## What needs to be done
Find the line containing "export SYNTH_SLANG_ARGS = --single-unit", then output it and every line after it through the end of the listing below, exactly as written.

## Extracted information
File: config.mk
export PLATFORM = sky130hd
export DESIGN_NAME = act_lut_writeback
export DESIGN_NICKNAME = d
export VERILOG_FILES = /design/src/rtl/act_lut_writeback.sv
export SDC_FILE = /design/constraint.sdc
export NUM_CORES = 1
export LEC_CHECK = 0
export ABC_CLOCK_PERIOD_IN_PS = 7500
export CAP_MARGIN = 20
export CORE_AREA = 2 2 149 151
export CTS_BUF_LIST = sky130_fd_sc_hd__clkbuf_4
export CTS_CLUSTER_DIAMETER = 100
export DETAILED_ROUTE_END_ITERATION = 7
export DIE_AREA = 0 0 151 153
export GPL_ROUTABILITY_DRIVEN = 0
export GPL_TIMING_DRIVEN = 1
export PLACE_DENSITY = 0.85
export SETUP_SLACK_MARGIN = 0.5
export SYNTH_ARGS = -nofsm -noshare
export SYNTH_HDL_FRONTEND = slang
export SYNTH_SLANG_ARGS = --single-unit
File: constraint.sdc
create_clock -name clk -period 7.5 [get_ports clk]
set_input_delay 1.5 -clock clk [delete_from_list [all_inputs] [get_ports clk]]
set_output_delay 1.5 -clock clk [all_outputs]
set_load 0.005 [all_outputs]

## Written solution
export SYNTH_SLANG_ARGS = --single-unit
File: constraint.sdc
create_clock -name clk -period 7.5 [get_ports clk]
set_input_delay 1.5 -clock clk [delete_from_list [all_inputs] [get_ports clk]]
set_output_delay 1.5 -clock clk [all_outputs]
set_load 0.005 [all_outputs]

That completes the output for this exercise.